::: AVAILABLE DATA

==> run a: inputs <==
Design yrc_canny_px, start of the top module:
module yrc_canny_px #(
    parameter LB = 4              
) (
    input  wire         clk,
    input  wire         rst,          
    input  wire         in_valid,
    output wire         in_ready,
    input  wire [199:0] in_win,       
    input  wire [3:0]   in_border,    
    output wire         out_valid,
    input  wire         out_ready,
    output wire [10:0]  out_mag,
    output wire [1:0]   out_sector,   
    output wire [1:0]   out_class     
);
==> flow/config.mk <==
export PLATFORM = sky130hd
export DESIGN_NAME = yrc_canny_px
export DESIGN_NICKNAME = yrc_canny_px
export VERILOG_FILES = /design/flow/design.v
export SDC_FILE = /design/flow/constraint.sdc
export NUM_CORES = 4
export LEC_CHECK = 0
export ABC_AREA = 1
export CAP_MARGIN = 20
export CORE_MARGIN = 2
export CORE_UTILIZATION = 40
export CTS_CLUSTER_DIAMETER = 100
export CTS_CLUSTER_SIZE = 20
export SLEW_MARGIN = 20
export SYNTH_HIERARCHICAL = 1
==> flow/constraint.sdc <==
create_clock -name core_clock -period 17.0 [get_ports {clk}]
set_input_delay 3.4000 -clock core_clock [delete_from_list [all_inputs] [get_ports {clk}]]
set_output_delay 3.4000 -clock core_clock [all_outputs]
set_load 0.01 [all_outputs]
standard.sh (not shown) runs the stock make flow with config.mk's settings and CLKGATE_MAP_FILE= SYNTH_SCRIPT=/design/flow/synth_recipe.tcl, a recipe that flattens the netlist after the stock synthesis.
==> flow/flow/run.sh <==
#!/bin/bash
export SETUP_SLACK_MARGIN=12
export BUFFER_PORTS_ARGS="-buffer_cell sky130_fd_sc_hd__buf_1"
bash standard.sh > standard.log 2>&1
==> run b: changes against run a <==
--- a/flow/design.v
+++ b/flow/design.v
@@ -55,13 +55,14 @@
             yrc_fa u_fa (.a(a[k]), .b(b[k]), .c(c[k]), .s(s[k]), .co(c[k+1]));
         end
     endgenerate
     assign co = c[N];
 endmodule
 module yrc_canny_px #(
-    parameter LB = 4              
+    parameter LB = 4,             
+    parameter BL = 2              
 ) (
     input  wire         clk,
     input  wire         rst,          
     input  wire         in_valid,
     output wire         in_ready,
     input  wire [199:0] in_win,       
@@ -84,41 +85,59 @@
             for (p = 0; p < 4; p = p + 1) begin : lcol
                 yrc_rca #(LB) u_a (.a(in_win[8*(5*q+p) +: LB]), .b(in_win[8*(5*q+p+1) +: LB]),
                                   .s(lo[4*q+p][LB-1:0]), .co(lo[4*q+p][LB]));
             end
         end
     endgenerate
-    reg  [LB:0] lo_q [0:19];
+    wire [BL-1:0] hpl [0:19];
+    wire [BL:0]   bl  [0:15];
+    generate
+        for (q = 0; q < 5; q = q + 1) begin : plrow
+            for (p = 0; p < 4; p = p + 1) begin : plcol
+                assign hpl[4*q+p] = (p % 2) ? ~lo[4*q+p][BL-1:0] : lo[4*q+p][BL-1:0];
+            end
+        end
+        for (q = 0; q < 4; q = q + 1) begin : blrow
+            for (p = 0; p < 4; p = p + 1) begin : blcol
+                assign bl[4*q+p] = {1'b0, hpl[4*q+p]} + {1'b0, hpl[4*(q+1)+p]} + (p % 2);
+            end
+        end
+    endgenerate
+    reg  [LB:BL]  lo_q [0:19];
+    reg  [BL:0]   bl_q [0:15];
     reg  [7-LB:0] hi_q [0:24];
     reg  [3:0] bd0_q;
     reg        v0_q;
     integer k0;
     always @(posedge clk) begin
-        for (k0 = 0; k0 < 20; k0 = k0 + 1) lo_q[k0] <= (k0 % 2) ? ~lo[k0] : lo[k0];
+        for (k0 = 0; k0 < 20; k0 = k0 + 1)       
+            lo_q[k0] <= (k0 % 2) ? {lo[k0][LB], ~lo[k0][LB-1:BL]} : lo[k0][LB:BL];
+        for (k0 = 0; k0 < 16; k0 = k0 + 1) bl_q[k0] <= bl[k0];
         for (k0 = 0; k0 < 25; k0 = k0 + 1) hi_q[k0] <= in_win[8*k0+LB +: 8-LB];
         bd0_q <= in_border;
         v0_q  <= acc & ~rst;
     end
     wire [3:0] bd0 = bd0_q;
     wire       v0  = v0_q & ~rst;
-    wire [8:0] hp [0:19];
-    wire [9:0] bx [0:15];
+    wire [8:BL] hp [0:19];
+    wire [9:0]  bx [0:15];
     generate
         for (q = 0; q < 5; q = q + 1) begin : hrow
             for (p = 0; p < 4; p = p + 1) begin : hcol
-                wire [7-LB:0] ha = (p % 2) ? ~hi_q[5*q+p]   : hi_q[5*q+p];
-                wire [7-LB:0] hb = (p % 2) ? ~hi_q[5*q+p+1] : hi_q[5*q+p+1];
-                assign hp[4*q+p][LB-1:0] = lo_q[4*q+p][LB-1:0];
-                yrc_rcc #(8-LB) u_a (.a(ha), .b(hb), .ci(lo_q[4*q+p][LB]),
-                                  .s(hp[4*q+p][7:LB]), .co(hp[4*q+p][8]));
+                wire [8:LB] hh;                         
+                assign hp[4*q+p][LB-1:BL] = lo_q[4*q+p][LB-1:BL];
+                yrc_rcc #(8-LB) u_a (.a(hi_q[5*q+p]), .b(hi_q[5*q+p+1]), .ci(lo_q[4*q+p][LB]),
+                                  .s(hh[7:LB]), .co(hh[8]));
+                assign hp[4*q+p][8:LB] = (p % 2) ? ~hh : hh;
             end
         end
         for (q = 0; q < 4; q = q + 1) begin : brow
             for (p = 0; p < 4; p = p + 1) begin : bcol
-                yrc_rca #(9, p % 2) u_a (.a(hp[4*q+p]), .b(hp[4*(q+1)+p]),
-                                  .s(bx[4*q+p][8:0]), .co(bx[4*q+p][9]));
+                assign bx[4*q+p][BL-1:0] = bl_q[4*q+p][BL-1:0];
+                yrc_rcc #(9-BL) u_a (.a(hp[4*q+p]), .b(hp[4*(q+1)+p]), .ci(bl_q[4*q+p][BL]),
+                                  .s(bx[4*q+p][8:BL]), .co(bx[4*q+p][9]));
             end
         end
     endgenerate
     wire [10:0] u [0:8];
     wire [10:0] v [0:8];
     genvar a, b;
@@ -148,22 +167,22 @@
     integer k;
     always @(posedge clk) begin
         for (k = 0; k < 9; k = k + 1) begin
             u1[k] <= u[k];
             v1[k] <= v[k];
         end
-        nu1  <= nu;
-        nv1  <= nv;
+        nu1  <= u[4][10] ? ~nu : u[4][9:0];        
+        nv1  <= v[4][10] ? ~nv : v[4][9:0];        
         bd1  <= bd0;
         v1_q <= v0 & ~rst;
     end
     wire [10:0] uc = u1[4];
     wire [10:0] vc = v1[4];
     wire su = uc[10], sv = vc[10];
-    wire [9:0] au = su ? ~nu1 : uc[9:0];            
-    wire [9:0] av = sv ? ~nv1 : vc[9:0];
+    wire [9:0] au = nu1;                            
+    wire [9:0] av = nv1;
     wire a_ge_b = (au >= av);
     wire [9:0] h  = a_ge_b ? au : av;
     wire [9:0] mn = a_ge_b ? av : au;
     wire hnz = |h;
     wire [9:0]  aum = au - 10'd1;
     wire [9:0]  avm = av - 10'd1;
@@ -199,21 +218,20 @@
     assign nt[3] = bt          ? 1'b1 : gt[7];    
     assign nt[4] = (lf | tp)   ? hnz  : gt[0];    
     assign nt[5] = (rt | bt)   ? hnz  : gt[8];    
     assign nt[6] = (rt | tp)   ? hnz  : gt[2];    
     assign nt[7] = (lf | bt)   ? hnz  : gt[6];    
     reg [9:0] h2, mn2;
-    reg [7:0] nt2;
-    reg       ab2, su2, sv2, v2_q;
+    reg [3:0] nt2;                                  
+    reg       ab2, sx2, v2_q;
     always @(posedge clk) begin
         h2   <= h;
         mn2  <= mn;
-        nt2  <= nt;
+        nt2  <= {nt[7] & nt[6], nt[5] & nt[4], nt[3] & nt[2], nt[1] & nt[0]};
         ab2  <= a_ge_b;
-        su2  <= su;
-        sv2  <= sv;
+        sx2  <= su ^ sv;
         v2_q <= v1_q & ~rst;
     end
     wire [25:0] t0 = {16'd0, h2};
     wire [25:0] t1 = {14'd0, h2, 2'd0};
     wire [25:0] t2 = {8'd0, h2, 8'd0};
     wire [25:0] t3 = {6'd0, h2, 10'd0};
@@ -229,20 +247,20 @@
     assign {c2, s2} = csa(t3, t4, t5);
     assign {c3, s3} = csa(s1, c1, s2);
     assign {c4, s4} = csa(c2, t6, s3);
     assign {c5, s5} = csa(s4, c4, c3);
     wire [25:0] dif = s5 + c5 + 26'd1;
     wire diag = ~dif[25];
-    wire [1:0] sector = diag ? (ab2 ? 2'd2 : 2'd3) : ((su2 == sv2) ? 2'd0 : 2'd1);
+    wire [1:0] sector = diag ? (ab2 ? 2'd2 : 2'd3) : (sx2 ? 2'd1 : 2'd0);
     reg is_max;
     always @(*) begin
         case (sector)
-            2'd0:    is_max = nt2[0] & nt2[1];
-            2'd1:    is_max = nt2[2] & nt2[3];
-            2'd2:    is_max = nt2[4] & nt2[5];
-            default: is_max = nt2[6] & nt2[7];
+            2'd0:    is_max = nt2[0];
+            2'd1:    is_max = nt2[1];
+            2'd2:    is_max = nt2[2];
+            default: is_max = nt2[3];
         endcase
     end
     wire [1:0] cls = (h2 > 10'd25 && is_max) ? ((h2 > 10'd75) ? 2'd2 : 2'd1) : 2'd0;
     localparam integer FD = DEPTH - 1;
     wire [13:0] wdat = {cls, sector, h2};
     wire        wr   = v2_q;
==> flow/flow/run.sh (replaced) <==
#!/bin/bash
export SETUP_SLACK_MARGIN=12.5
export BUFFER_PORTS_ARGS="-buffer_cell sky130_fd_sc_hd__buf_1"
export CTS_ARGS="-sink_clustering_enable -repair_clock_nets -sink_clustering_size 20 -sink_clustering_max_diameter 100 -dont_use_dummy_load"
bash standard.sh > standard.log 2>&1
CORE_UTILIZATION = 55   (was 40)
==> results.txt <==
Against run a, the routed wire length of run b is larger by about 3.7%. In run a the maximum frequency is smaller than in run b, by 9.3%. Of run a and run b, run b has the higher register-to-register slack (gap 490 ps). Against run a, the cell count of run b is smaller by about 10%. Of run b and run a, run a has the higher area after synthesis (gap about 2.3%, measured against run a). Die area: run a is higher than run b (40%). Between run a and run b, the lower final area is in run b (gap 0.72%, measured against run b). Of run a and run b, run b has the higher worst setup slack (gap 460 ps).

::::::

**YOUR GOAL**
Within the data above, the span starting at the line containing "wire [25:0] t0" and ending at the line containing "wire [1:0] cls" is to be retyped exactly, with no other lines.

**TASK RESULT**
     wire [25:0] t0 = {16'd0, h2};
     wire [25:0] t1 = {14'd0, h2, 2'd0};
     wire [25:0] t2 = {8'd0, h2, 8'd0};
     wire [25:0] t3 = {6'd0, h2, 10'd0};
@@ -229,20 +247,20 @@
     assign {c2, s2} = csa(t3, t4, t5);
     assign {c3, s3} = csa(s1, c1, s2);
     assign {c4, s4} = csa(c2, t6, s3);
     assign {c5, s5} = csa(s4, c4, c3);
     wire [25:0] dif = s5 + c5 + 26'd1;
     wire diag = ~dif[25];
-    wire [1:0] sector = diag ? (ab2 ? 2'd2 : 2'd3) : ((su2 == sv2) ? 2'd0 : 2'd1);
+    wire [1:0] sector = diag ? (ab2 ? 2'd2 : 2'd3) : (sx2 ? 2'd1 : 2'd0);
     reg is_max;
     always @(*) begin
         case (sector)
-            2'd0:    is_max = nt2[0] & nt2[1];
-            2'd1:    is_max = nt2[2] & nt2[3];
-            2'd2:    is_max = nt2[4] & nt2[5];
-            default: is_max = nt2[6] & nt2[7];
+            2'd0:    is_max = nt2[0];
+            2'd1:    is_max = nt2[1];
+            2'd2:    is_max = nt2[2];
+            default: is_max = nt2[3];
         endcase
     end
     wire [1:0] cls = (h2 > 10'd25 && is_max) ? ((h2 > 10'd75) ? 2'd2 : 2'd1) : 2'd0;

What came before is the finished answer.